** MATERIAL SUPPLIED follows **

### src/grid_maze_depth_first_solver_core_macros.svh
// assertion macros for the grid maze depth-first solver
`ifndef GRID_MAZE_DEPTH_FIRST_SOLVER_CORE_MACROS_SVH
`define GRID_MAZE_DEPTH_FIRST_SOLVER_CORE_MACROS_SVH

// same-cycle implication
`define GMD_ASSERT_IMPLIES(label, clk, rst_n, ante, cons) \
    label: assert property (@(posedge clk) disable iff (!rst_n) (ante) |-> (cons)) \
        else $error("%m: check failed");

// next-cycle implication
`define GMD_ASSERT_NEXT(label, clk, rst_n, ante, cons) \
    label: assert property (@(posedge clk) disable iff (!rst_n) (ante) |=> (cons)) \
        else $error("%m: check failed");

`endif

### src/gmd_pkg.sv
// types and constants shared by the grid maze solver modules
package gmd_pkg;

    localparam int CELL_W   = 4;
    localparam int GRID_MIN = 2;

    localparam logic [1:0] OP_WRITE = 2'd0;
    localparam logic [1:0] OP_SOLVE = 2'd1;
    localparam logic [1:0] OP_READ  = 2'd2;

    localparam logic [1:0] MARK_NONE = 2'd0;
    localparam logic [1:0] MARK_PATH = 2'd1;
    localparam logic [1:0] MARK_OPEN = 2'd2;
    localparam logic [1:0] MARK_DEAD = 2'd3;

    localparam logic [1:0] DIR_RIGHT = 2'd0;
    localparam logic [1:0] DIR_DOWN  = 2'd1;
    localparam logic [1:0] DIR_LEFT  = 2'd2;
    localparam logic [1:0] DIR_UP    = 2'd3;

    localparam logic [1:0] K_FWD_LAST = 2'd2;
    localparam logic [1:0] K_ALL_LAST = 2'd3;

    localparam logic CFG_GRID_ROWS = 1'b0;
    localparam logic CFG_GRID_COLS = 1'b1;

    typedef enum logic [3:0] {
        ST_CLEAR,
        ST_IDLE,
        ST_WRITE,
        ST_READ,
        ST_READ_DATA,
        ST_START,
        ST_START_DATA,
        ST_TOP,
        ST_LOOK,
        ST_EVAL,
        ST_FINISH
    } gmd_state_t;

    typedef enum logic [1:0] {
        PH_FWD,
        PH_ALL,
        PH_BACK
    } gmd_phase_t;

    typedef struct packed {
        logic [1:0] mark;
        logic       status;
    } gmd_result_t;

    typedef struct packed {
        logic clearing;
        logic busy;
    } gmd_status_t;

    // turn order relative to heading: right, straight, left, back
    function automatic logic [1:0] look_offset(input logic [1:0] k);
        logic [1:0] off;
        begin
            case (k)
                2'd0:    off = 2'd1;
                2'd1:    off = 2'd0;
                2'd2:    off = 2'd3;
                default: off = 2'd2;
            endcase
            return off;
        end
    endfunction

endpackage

** End of MATERIAL SUPPLIED **
** MATERIAL SUPPLIED follows **

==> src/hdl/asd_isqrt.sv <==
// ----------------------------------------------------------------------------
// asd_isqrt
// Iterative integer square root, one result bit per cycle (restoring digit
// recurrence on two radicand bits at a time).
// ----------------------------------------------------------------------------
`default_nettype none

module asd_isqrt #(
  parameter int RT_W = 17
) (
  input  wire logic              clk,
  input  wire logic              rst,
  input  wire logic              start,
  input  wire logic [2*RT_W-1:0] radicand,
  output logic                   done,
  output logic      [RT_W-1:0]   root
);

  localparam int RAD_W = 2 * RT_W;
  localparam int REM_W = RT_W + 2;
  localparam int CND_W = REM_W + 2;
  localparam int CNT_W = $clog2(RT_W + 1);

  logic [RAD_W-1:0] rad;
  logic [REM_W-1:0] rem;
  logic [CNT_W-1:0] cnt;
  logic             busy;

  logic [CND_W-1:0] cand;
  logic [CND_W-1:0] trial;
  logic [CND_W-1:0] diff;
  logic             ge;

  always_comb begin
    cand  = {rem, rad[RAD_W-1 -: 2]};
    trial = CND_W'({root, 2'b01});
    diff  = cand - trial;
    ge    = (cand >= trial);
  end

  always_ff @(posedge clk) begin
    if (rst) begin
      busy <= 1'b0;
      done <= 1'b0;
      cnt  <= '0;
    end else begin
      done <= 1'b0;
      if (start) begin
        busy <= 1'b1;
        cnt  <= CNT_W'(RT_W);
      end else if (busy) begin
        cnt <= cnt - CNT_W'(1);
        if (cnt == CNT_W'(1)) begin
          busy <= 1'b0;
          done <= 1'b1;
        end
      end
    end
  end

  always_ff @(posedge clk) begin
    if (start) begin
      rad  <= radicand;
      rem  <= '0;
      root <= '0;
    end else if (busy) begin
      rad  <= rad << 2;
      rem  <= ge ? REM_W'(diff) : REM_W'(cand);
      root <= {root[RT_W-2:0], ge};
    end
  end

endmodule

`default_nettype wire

** End of MATERIAL SUPPLIED **
** MATERIAL SUPPLIED follows **

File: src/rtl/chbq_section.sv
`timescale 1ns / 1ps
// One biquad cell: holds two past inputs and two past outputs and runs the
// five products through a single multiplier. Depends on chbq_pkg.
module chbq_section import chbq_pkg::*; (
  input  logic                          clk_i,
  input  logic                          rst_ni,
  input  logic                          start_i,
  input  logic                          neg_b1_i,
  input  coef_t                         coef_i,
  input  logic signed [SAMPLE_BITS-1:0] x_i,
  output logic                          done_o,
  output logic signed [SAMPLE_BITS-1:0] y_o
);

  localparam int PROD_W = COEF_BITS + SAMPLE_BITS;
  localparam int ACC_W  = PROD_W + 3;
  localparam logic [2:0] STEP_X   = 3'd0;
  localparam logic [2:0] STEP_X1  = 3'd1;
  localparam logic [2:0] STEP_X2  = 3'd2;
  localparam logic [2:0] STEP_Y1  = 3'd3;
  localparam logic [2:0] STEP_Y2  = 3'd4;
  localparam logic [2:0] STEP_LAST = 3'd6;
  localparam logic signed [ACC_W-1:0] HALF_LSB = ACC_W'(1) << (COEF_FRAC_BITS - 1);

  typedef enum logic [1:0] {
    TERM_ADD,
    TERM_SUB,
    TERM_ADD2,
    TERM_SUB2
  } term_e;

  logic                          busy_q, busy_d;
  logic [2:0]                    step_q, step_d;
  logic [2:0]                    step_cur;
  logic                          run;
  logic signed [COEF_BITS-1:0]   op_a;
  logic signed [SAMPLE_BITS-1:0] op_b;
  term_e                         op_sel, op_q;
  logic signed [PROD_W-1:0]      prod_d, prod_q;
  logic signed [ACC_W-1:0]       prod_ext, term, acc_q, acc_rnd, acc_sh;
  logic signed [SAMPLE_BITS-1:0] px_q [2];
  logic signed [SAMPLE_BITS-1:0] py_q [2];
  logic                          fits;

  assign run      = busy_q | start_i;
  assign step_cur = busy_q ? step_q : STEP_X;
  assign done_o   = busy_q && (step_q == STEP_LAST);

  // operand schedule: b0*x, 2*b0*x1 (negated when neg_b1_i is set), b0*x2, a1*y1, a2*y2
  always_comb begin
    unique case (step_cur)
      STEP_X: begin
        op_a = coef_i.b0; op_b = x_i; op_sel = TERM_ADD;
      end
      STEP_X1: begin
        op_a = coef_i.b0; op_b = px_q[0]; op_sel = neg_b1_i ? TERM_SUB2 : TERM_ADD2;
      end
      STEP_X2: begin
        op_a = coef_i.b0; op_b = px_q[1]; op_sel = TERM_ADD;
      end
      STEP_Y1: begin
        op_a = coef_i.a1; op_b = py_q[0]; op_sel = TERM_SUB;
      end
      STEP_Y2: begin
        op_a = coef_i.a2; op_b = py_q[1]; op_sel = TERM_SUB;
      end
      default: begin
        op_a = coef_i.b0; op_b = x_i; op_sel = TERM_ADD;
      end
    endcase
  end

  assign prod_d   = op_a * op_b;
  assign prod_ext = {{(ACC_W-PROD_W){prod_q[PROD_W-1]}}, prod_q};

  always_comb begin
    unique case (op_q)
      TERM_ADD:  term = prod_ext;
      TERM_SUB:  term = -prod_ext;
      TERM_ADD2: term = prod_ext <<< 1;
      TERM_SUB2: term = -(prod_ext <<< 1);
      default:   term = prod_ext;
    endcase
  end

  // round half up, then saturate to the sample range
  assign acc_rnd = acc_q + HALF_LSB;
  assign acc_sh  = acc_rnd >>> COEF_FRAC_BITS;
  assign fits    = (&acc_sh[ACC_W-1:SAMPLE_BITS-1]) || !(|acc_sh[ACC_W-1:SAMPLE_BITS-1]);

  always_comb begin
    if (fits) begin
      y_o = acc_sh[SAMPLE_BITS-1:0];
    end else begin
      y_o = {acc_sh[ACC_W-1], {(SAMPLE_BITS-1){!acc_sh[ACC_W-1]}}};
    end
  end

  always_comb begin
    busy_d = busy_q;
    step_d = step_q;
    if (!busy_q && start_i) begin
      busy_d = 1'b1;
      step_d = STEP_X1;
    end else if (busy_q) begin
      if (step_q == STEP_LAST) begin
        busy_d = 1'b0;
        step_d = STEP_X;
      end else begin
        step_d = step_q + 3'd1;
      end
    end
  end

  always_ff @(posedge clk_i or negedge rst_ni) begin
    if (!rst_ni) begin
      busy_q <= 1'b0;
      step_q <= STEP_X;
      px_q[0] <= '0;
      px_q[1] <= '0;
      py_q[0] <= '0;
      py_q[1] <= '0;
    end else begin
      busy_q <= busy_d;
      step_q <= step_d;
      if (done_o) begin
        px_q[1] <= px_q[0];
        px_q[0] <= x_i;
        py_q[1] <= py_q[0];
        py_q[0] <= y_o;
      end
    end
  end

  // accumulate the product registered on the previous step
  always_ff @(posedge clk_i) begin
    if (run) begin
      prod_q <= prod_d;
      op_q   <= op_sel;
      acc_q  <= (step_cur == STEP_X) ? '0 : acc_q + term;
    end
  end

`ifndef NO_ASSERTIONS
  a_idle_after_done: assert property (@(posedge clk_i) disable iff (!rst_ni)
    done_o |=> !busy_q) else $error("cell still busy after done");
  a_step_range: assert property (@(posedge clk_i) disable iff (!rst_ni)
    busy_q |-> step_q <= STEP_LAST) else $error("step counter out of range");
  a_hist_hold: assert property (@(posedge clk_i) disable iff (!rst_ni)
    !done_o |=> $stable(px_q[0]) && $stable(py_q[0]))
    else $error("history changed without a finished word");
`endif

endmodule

** End of MATERIAL SUPPLIED **

_WHAT TO DO_:
Each line of the entries holding the string "radicand" should be found and copied.

_RESULT OF THE EXERCISE_:
// recurrence on two radicand bits at a time).
  input  wire logic [2*RT_W-1:0] radicand,
      rad  <= radicand;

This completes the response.